ASSIGNMENT. Extract every line below that contains the word "class".

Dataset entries

Segment Open

$ cat src/rtl/rc5_addr_gen.sv
// rc5_addr_gen: even key-table index counter for the RC5 round controller.
// On load it presents the first index of the sweep (0 going up, AMAX going
// down) in the same cycle; each step presents the next even index. The last
// flag marks the final index of the sweep in the chosen direction.
module rc5_addr_gen
  import rc5_pkg::*;
#(
  parameter int TL   = 5,
  parameter int AMAX = 24
) (
  input  logic          clk1,
  input  logic          rst,
  input  logic          load,
  input  logic          step,
  input  logic          dir,
  output logic [TL-1:0] addr,
  output logic          last
);

  localparam logic [TL-1:0] TOP = TL'(AMAX);
  localparam logic [TL-1:0] TWO = TL'(2);

  logic [TL-1:0] cnt_q;
  logic [TL-1:0] base;

  // Current index: the sweep start on load, otherwise the running count.
  always_comb begin
    base = cnt_q;
    if (load) begin
      base = dir ? TOP : '0;
    end
  end

  assign addr = base;
  assign last = dir ? (base == '0) : (base == TOP);

  // Advance two entries per issued address, up for encrypt and down for decrypt.
  always_ff @(posedge clk1) begin
    if (rst) begin
      cnt_q <= '0;
    end else if (load || step) begin
      cnt_q <= dir ? (base - TWO) : (base + TWO);
    end
  end

endmodule
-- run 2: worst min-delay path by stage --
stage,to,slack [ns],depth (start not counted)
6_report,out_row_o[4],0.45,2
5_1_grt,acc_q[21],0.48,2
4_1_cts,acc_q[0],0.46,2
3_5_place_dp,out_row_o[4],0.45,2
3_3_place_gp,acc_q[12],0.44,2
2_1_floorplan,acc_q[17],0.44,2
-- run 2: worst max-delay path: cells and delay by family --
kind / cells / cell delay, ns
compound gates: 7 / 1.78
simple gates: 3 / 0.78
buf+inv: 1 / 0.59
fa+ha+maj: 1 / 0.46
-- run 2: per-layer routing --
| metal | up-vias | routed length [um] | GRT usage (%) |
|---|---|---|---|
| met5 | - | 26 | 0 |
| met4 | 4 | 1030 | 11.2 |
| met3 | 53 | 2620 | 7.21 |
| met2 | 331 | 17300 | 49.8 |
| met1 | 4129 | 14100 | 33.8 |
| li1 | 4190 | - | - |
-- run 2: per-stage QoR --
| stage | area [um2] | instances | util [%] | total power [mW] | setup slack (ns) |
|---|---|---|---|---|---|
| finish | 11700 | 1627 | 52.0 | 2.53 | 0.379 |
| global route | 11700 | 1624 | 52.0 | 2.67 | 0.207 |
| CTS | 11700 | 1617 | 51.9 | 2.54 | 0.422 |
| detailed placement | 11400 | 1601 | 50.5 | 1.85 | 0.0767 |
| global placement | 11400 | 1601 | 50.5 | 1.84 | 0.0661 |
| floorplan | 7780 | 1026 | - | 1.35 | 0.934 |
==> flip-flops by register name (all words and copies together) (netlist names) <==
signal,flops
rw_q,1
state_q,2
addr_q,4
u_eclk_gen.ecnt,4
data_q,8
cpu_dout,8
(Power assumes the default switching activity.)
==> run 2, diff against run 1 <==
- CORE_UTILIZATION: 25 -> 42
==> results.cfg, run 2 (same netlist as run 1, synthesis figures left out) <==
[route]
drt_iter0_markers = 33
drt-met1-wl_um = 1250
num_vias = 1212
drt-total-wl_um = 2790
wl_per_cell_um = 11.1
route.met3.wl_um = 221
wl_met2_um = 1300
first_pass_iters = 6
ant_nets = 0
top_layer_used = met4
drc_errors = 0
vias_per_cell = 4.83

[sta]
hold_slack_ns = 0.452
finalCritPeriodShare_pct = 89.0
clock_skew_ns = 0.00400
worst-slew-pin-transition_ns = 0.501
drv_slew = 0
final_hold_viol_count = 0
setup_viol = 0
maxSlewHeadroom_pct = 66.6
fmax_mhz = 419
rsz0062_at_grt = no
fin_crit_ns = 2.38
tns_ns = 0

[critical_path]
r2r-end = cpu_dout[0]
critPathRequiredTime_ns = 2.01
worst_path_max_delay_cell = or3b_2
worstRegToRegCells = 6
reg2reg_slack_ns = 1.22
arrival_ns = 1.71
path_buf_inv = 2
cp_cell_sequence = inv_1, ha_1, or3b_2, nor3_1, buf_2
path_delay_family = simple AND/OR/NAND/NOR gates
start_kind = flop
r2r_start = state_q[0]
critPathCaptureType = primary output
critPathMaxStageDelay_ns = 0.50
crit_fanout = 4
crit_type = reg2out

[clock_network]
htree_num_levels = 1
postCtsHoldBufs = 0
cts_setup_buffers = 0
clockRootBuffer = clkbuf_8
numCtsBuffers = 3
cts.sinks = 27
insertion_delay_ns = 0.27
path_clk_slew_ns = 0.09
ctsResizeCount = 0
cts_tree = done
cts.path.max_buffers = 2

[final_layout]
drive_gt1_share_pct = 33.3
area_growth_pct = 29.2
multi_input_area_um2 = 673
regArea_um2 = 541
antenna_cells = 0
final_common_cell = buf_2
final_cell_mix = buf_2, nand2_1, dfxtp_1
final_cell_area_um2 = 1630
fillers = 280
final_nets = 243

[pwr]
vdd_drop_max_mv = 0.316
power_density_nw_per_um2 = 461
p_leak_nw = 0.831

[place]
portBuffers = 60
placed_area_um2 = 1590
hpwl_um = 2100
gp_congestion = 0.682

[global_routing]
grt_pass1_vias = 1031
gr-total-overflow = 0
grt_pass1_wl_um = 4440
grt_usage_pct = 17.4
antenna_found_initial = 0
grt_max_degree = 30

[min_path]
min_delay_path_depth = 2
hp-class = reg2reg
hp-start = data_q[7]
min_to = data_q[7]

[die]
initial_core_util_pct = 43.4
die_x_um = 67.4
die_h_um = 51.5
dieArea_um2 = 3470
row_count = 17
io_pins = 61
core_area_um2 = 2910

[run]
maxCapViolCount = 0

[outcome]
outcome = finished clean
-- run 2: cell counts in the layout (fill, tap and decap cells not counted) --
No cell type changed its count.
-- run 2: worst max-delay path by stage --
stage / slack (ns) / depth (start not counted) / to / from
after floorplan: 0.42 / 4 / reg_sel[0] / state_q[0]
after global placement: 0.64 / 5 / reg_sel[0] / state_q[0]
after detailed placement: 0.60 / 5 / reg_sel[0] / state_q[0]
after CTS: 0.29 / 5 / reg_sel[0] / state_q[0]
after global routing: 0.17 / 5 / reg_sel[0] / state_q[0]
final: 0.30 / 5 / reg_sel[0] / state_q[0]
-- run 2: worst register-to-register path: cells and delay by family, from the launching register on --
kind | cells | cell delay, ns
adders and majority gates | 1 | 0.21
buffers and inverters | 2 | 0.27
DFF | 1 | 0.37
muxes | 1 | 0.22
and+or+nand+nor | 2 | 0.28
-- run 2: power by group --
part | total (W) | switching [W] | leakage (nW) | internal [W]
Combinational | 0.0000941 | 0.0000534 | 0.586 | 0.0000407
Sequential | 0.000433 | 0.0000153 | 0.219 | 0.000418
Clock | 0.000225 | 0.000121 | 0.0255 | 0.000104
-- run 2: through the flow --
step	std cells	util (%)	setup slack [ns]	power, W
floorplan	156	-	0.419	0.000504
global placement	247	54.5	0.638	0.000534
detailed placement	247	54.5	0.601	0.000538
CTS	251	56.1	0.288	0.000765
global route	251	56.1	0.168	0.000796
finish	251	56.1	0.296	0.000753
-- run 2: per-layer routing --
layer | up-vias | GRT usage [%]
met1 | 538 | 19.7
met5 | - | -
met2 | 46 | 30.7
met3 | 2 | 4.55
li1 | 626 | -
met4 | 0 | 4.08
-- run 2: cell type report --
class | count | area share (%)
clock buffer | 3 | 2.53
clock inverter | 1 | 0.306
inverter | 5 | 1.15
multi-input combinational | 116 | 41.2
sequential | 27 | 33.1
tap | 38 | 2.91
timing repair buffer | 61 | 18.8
$ cat config.mk
export PLATFORM = sky130hd
export DESIGN_NAME = ysyx_22050710_ifq_flat
export DESIGN_NICKNAME = d
export VERILOG_FILES = /design/src/rtl/ysyx_22050710_pkg.sv /design/src/rtl/ysyx_22050710_ifq_if.sv /design/src/rtl/ysyx_22050710_sync_fifo.sv /design/src/rtl/ysyx_22050710_ifq.sv /design/src/flat_wrapper.sv
export SDC_FILE = /design/constraint.sdc
export NUM_CORES = 1
export LEC_CHECK = 0
export BUFFER_PORTS_ARGS = -buffer_cell sky130_fd_sc_hd__buf_2
export CAP_MARGIN = 20
export CORE_MARGIN = 1
export CORE_UTILIZATION = 45
export DETAILED_ROUTE_END_ITERATION = 16
export HOLD_SLACK_MARGIN = 0.12
export PLACE_DENSITY = 0.73
export RECOVER_POWER = 50
export SYNTH_ARGS = -nofsm -noshare
export SYNTH_HDL_FRONTEND = slang
export SYNTH_HIERARCHICAL = 1
export SYNTH_SLANG_ARGS = --single-unit
$ cat constraint.sdc
create_clock -name i_clk -period 6.3 [get_ports i_clk]
set_input_delay 1.26 -clock i_clk [delete_from_list [all_inputs] [get_ports i_clk]]
set_output_delay 1.26 -clock i_clk [all_outputs]
set_load 0.02 [all_outputs]
### config.mk
export PLATFORM = sky130hd
export DESIGN_NAME = reg_file_sb
export DESIGN_NICKNAME = d
export VERILOG_FILES = /design/src/rtl/reg_file_sb_pkg.sv /design/src/rtl/reg_file_sb_sb_bits.sv /design/src/rtl/reg_file_sb.sv
export SDC_FILE = /design/constraint.sdc
export NUM_CORES = 1
export LEC_CHECK = 0
export BUFFER_PORTS_ARGS = -buffer_cell sky130_fd_sc_hd__buf_2
export CAP_MARGIN = 20
export CORE_UTILIZATION = 45
export DETAILED_ROUTE_END_ITERATION = 6
export PLACE_DENSITY = 0.7
export SLEW_MARGIN = 10
export SYNTH_ARGS = -nofsm -noshare
export SYNTH_HDL_FRONTEND = slang
export SYNTH_SLANG_ARGS = --single-unit
### constraint.sdc
create_clock -name CLK -period 1.35 [get_ports CLK]
set_input_delay 0.135 -clock CLK [delete_from_list [all_inputs] [get_ports CLK]]
set_output_delay 0.135 -clock CLK [all_outputs]
set_load 0.02 [all_outputs]
### src/rtl/reg_file_sb_pkg.sv
// Shared constants and types for the scoreboarded register file.
package reg_file_sb_pkg;
    localparam int WORD_SIZE_DEF = 19;
    localparam int NUM_REGS_DEF  = 8;
    localparam int ADDR_W_DEF    = $clog2(NUM_REGS_DEF);

    typedef logic [ADDR_W_DEF-1:0] reg_addr_t;
endpackage

### src/rtl/reg_file_sb_sb_bits.sv
// Busy-bit scoreboard: one pending-write flag per architectural register.
module reg_sb_bits
    import reg_file_sb_pkg::*;
#(
    parameter int NUM_REGS = NUM_REGS_DEF,
    parameter int ADDR_W   = $clog2(NUM_REGS),
    parameter int ZERO_REG = 0
) (
    input  logic                clk_i,
    input  logic                rst_ni,
    input  logic                clr_i,
    input  logic                set_en_i,
    input  logic [ADDR_W-1:0]   set_addr_i,
    input  logic                unset_en_i,
    input  logic [ADDR_W-1:0]   unset_addr_i,
    output logic [NUM_REGS-1:0] busy_o
);

    logic [NUM_REGS-1:0] busy_q;
    logic [NUM_REGS-1:0] busy_d;

    function automatic logic legal(input logic [ADDR_W-1:0] a);
        return (32'(a) < NUM_REGS) && !((ZERO_REG != 0) && (a == '0));
    endfunction

    // Set is applied after clear so a same-cycle lock keeps the new producer pending.
    always_comb begin
        busy_d = busy_q;
        if (clr_i) begin
            busy_d = '0;
        end else begin
            for (int i = 0; i < NUM_REGS; i++) begin
                if (unset_en_i && legal(unset_addr_i) && (32'(unset_addr_i) == i))
                    busy_d[i] = 1'b0;
                if (set_en_i && legal(set_addr_i) && (32'(set_addr_i) == i))
                    busy_d[i] = 1'b1;
            end
        end
    end

    always_ff @(posedge clk_i or negedge rst_ni) begin
        if (!rst_ni) busy_q <= '0;
        else         busy_q <= busy_d;
    end

    assign busy_o = busy_q;

endmodule
==> config.mk <==
export PLATFORM = sky130hd
export DESIGN_NAME = fetch_unit
export DESIGN_NICKNAME = d
export VERILOG_FILES = /design/src/rtl/pipeline_pkg.sv /design/src/rtl/fetch_queue.sv /design/src/rtl/fetch_unit.sv
export SDC_FILE = /design/constraint.sdc
export NUM_CORES = 1
export LEC_CHECK = 0
export ABC_AREA = 1
export BUFFER_PORTS_ARGS = -buffer_cell sky130_fd_sc_hd__buf_2
export CORE_ASPECT_RATIO = 1.1
export CORE_MARGIN = 4
export CORE_UTILIZATION = 59
export DETAILED_ROUTE_END_ITERATION = 10
export PLACE_DENSITY = 0.83
export SETUP_SLACK_MARGIN = 0.5
export SYNTH_ARGS = -nofsm -noshare
export SYNTH_HDL_FRONTEND = slang
export SYNTH_SLANG_ARGS = --single-unit
==> constraint.sdc <==
create_clock -name clk -period 12.4 [get_ports clk]
set_input_delay 1.86 -clock clk [delete_from_list [all_inputs] [get_ports clk]]
set_output_delay 1.86 -clock clk [all_outputs]
set_load 0.01 [all_outputs]
==> src/rtl/pipeline_pkg.sv <==
// Shared pipeline definitions: default widths, reset PC and the fetch entry
// layout that later decode stages also consume.
package pipeline_pkg;

    localparam int unsigned DEFAULT_DATA_W   = 32;
    localparam int unsigned DEFAULT_ADDR_W   = 32;
    localparam int unsigned DEFAULT_RESET_PC = 0;

    // One fetched instruction together with the PC it was fetched from.
    typedef struct packed {
        logic [DEFAULT_ADDR_W-1:0] pc;
        logic [DEFAULT_DATA_W-1:0] instr;
    } fetch_entry_t;

endpackage

==> src/rtl/fetch_queue.sv <==
// Prefetch queue: synchronous registered FIFO of fetch entries.
// Ports:
//   clk, rst    clock, asynchronous active-high reset
//   push, wdata write one entry (caller guarantees a free slot)
//   pop         remove the head entry (ignored when empty)
//   clear       discard all entries, takes priority over push/pop
//   head        current head entry (stale when count == 0)
//   count       number of valid entries, 0..DEPTH
module fetch_queue
    import pipeline_pkg::*;
#(
    parameter int unsigned DEPTH   = 4,
    parameter type         entry_t = fetch_entry_t,
    localparam int unsigned PTR_W  = $clog2(DEPTH),
    localparam int unsigned CNT_W  = $clog2(DEPTH + 1)
) (
    input  logic             clk,
    input  logic             rst,
    input  logic             push,
    input  logic             pop,
    input  logic             clear,
    input  entry_t           wdata,
    output entry_t           head,
    output logic [CNT_W-1:0] count
);

    entry_t           mem [DEPTH];
    logic [PTR_W-1:0] wr_ptr;
    logic [PTR_W-1:0] rd_ptr;
    logic             do_pop;

    // Pointer increment that also works for non-power-of-two depths.
    function automatic logic [PTR_W-1:0] next_ptr(input logic [PTR_W-1:0] p);
        return (p == PTR_W'(DEPTH - 1)) ? '0 : p + PTR_W'(1);
    endfunction

    assign do_pop = pop && (count != '0);
    assign head   = mem[rd_ptr];

    // Storage, pointers and occupancy.
    always_ff @(posedge clk or posedge rst) begin
        if (rst) begin
            wr_ptr <= '0;
            rd_ptr <= '0;
            count  <= '0;
            for (int i = 0; i < int'(DEPTH); i++) begin
                mem[i] <= '0;
            end
        end else if (clear) begin
            wr_ptr <= '0;
            rd_ptr <= '0;
            count  <= '0;
        end else begin
            if (push) begin
                mem[wr_ptr] <= wdata;
                wr_ptr      <= next_ptr(wr_ptr);
            end
            if (do_pop) begin
                rd_ptr <= next_ptr(rd_ptr);
            end
            if (push && !do_pop) begin
                count <= count + CNT_W'(1);
            end else if (!push && do_pop) begin
                count <= count - CNT_W'(1);
            end
        end
    end

    // Credit-based issue means a push never finds the queue full, even
    // when a pop happens in the same cycle.
    assert property (@(posedge clk) disable iff (rst)
                     (push && !clear) |-> (count < CNT_W'(DEPTH)))
        else $error("fetch_queue: push while full");

endmodule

Segment Closed

OUTPUT OF THE TASK.
hp-class = reg2reg
class | count | area share (%)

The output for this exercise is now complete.